[Extracted records]
[Start of Attachment]

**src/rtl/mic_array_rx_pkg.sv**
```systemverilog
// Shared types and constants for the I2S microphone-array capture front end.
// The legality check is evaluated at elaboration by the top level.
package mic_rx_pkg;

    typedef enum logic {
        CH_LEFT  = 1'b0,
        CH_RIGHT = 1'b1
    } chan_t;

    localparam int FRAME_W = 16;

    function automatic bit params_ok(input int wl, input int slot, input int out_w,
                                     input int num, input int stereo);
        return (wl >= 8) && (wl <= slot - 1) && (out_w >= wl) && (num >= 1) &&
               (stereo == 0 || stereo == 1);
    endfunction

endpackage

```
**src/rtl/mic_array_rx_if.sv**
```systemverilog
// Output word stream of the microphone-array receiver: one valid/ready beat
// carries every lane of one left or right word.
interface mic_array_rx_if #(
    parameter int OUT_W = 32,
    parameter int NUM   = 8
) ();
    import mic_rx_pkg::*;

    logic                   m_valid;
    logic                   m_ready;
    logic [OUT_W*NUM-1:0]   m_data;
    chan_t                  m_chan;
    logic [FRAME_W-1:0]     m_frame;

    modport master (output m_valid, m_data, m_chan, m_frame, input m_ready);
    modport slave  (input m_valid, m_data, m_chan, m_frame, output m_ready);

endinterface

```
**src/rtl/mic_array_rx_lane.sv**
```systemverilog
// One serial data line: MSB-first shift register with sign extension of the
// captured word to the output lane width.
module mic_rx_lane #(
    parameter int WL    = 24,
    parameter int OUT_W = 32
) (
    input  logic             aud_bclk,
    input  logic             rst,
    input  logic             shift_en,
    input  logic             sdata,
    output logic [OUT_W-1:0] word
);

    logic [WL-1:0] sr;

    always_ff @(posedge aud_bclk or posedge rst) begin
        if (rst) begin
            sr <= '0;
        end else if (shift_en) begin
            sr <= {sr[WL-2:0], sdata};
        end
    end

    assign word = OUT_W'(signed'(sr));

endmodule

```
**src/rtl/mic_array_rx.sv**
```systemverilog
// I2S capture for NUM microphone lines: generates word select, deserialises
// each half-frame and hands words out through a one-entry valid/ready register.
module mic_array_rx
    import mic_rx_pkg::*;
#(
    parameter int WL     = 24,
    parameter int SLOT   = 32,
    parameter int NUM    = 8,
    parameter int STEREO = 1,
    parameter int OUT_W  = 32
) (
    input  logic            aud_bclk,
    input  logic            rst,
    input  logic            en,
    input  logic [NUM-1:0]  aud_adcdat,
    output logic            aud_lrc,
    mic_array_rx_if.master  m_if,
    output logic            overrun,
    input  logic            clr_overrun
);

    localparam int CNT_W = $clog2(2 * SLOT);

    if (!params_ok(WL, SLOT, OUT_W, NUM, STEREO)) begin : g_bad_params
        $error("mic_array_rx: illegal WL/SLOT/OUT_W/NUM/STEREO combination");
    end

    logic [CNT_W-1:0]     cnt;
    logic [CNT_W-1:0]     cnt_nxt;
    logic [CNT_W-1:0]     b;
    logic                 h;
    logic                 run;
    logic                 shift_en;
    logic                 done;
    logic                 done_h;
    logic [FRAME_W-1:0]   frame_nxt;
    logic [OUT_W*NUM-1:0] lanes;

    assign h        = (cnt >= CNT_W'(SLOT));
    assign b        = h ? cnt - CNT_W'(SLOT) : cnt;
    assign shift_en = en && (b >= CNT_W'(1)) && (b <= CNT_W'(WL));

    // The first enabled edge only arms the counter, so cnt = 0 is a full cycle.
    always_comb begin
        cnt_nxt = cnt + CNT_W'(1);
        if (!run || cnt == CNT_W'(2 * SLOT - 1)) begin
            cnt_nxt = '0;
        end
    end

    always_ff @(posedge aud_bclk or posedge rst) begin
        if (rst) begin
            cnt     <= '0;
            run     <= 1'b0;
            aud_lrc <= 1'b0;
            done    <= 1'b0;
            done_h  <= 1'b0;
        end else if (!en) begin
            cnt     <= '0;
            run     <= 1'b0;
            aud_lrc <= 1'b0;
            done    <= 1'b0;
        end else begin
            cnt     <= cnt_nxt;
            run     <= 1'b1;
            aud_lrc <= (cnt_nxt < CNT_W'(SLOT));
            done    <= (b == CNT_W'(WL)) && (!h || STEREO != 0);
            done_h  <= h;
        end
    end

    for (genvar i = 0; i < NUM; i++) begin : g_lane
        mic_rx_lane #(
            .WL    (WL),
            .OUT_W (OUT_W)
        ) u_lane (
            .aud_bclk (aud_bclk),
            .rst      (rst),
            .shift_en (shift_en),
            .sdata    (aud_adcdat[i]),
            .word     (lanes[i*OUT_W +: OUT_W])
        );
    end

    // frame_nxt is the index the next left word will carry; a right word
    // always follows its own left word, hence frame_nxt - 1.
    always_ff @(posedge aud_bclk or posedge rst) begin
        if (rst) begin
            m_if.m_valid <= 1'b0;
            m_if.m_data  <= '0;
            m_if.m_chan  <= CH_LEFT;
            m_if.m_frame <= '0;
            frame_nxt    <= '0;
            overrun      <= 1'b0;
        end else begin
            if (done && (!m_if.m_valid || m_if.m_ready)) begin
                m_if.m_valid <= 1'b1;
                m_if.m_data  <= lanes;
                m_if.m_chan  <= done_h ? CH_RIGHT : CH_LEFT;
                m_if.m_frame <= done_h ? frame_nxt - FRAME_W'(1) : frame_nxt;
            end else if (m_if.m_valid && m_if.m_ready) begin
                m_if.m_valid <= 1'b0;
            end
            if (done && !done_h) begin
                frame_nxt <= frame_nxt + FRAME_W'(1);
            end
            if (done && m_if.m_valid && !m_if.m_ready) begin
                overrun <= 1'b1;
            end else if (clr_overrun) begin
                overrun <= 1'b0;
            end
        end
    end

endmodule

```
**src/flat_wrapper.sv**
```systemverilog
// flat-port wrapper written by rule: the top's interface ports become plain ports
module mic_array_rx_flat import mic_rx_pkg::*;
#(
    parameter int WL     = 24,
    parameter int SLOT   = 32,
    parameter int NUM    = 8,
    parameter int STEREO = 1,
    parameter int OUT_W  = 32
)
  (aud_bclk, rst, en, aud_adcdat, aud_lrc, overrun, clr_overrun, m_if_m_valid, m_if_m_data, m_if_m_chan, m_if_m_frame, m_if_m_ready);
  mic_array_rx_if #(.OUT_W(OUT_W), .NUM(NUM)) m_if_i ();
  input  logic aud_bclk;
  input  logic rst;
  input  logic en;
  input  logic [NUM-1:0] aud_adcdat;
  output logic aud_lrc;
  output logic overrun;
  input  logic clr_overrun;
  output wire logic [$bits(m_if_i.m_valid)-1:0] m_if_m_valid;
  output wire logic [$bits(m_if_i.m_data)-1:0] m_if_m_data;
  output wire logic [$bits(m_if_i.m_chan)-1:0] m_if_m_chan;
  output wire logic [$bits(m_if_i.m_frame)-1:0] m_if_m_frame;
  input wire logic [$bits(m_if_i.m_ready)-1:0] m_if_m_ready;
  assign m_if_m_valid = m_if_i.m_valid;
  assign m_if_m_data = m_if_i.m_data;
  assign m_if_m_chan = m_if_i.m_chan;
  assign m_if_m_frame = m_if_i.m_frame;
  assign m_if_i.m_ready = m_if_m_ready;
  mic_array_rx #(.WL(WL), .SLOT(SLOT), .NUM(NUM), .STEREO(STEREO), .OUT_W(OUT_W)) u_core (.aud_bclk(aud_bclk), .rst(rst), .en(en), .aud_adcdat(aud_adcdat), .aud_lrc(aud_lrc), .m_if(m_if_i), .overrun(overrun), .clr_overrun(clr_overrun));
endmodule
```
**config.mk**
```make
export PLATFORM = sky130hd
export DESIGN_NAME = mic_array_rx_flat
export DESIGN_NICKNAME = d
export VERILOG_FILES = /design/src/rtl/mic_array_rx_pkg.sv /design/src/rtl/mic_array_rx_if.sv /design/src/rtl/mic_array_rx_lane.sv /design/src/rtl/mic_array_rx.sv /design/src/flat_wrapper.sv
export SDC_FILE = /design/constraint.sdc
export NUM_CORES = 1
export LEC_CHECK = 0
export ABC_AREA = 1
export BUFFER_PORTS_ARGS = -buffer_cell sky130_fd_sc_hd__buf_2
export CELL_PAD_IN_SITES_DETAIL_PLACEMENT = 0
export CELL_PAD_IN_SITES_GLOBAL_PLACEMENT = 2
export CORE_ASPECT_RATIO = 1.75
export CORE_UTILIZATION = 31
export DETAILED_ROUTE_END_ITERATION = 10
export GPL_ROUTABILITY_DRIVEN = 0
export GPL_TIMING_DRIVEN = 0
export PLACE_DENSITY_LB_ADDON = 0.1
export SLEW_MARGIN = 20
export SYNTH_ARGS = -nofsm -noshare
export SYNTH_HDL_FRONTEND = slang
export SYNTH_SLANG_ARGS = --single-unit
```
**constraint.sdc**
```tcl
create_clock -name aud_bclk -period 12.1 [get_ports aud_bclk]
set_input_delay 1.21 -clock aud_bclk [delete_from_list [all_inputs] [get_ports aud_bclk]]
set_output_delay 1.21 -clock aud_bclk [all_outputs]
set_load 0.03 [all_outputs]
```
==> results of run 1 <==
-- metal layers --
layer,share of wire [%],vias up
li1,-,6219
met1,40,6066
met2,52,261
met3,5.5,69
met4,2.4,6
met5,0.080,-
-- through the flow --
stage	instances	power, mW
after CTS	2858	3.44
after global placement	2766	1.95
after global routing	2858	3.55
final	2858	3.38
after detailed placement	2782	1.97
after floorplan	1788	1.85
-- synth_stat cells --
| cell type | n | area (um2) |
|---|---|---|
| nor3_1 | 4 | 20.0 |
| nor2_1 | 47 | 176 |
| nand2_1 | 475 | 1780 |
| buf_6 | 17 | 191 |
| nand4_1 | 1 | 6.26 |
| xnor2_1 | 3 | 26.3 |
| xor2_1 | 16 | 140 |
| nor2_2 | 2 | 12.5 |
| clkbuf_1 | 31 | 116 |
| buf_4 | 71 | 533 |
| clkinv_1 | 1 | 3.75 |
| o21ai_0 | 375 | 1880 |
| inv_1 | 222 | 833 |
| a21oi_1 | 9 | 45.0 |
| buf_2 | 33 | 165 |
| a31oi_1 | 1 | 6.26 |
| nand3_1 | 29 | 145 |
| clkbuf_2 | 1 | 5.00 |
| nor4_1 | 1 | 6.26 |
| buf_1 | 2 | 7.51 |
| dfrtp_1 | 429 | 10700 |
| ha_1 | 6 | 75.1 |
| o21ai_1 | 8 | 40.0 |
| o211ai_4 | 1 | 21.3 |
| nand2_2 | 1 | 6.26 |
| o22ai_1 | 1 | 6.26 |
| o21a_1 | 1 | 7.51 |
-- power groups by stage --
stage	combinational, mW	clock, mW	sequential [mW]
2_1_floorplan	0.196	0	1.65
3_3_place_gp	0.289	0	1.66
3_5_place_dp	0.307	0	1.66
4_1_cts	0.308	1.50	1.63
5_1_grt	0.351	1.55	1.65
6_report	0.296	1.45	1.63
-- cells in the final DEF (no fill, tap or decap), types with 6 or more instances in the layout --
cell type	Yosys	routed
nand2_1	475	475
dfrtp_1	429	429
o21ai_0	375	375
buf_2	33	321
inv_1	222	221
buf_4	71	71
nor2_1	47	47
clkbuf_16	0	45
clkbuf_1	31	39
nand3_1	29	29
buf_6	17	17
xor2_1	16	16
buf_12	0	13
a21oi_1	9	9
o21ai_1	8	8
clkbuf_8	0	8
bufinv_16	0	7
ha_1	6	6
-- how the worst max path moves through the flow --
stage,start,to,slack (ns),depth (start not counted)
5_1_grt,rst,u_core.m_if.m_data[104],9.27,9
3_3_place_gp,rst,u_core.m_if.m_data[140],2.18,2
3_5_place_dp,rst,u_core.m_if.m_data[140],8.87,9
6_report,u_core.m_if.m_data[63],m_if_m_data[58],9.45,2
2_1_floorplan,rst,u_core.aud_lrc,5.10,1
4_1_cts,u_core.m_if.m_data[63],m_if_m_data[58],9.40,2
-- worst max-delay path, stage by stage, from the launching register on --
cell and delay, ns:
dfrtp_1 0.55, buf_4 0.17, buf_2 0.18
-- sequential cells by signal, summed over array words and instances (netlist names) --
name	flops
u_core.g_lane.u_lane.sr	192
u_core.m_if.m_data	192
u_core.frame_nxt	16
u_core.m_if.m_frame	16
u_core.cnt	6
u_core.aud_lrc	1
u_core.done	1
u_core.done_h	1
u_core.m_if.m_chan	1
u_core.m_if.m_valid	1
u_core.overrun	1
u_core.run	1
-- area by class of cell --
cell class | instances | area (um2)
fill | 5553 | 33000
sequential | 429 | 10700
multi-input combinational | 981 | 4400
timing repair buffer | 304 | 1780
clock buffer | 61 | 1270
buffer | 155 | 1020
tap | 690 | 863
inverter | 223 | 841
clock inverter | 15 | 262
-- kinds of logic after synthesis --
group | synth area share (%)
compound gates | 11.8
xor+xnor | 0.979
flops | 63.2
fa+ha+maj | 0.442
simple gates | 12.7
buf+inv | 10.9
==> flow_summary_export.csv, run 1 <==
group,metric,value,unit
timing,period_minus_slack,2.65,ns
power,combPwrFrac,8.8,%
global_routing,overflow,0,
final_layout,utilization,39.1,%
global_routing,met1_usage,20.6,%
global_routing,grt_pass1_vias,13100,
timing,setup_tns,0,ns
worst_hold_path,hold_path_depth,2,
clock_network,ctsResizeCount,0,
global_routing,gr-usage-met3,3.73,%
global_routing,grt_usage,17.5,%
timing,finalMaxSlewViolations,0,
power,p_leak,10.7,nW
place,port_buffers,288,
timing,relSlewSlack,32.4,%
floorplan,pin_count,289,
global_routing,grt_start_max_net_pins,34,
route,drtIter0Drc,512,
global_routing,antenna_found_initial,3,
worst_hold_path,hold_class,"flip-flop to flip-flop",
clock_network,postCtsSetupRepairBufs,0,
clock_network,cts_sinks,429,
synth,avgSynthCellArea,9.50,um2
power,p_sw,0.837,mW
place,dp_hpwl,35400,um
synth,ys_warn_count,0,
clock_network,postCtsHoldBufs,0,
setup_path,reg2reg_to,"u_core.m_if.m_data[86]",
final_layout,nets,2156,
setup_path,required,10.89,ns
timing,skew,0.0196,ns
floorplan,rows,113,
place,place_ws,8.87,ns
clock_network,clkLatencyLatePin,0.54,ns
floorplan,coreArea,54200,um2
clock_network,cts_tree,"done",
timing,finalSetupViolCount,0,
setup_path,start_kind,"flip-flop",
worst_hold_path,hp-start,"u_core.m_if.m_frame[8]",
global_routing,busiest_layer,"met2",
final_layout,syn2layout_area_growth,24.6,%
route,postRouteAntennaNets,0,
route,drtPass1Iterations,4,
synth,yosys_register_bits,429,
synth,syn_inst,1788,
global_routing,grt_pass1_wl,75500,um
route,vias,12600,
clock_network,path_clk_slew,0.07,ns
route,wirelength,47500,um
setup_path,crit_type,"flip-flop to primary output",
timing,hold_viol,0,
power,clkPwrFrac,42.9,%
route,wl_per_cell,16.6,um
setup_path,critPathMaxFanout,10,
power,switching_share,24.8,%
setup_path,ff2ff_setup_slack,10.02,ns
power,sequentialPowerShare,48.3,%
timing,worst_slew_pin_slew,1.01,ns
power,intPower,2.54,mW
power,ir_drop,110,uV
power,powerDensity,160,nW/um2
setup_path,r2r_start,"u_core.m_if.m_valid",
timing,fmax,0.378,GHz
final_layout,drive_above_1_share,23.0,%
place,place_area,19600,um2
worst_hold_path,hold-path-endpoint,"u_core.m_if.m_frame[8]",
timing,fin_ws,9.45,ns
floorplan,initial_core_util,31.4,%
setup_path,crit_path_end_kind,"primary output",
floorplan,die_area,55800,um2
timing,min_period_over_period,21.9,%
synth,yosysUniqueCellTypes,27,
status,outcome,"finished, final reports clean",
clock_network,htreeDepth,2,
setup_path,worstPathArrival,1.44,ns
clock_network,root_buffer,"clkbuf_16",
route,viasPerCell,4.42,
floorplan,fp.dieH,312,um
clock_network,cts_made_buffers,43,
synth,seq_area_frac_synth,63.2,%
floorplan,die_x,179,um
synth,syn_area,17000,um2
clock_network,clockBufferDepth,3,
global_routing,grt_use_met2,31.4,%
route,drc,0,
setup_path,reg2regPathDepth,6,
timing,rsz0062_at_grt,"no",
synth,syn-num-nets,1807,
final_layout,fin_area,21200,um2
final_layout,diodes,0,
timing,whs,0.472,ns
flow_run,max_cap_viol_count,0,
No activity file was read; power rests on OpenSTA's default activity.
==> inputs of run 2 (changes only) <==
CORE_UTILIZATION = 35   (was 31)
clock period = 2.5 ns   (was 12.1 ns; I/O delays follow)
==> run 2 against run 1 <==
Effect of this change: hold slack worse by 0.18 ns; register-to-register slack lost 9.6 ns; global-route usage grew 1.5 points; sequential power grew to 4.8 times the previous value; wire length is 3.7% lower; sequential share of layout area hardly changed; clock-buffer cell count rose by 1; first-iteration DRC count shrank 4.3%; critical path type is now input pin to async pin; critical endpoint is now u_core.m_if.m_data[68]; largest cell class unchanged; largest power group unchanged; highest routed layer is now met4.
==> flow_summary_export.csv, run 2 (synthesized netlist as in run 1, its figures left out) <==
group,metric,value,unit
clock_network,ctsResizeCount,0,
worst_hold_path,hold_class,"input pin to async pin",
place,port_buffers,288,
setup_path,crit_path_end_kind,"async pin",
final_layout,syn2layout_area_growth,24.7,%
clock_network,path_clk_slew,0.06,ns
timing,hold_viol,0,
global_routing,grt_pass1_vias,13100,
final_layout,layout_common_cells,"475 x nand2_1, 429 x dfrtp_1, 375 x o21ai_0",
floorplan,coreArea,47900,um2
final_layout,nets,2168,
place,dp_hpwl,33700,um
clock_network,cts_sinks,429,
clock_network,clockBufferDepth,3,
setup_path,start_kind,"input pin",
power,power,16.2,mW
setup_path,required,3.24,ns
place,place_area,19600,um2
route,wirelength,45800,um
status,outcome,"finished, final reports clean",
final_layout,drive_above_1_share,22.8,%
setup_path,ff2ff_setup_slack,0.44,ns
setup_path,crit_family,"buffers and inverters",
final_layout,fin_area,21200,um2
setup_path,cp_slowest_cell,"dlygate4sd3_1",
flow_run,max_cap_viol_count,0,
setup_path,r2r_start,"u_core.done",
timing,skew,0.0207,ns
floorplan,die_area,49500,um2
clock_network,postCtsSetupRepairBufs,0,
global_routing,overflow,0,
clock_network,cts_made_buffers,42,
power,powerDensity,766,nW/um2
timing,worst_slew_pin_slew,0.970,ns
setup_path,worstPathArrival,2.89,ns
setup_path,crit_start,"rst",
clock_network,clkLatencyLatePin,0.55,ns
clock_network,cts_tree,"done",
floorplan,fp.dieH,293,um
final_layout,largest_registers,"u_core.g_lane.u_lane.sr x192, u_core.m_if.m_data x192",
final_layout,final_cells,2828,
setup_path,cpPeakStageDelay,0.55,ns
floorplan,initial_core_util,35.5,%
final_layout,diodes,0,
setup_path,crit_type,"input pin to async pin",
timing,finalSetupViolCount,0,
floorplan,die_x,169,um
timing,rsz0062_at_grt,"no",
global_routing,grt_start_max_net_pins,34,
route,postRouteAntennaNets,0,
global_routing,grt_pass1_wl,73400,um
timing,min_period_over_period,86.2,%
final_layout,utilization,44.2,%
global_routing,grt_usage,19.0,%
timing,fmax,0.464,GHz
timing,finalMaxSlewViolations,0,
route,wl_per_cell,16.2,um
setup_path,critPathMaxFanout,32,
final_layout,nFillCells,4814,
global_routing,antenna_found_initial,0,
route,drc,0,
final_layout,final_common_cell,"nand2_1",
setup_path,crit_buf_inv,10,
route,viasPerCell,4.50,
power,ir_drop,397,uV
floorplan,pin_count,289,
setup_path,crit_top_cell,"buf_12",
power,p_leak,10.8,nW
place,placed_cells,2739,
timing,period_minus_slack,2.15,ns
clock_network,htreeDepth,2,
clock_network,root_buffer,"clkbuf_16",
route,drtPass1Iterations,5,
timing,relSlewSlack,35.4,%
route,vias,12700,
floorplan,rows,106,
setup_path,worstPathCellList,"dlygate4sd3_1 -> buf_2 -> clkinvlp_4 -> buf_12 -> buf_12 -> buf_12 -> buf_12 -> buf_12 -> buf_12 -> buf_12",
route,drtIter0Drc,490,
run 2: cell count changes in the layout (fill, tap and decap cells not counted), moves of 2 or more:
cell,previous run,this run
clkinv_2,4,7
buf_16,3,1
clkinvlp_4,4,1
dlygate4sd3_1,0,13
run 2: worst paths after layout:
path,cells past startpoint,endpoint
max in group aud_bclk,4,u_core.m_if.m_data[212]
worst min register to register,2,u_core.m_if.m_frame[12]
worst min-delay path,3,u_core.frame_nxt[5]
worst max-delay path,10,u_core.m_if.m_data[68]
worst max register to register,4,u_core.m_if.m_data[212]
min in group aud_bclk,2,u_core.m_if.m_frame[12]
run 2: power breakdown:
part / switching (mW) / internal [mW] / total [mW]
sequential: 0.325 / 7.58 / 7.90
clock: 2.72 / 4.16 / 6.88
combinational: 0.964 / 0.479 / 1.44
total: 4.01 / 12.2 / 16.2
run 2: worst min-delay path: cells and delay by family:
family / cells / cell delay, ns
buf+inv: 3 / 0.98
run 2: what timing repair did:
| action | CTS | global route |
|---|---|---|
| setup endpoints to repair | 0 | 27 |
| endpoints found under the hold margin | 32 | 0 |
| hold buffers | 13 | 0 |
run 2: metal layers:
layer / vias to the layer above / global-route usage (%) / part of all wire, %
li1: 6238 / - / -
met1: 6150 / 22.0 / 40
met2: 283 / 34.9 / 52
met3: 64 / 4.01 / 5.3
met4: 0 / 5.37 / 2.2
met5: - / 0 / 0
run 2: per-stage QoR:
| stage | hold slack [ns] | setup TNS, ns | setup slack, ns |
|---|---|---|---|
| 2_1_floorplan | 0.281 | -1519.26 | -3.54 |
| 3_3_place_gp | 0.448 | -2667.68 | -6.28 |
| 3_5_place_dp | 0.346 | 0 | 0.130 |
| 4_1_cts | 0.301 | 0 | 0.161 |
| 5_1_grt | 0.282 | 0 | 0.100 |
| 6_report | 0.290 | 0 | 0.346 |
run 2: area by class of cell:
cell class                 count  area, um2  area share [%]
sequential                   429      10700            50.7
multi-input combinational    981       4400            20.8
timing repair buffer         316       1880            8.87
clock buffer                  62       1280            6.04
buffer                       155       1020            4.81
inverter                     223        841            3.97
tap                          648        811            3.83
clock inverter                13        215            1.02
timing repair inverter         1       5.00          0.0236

[End of Attachment]

● Exercise description
List all lines from the entries that include the word "with".

● Result of the task
// One serial data line: MSB-first shift register with sign extension of the
-- cells in the final DEF (no fill, tap or decap), types with 6 or more instances in the layout --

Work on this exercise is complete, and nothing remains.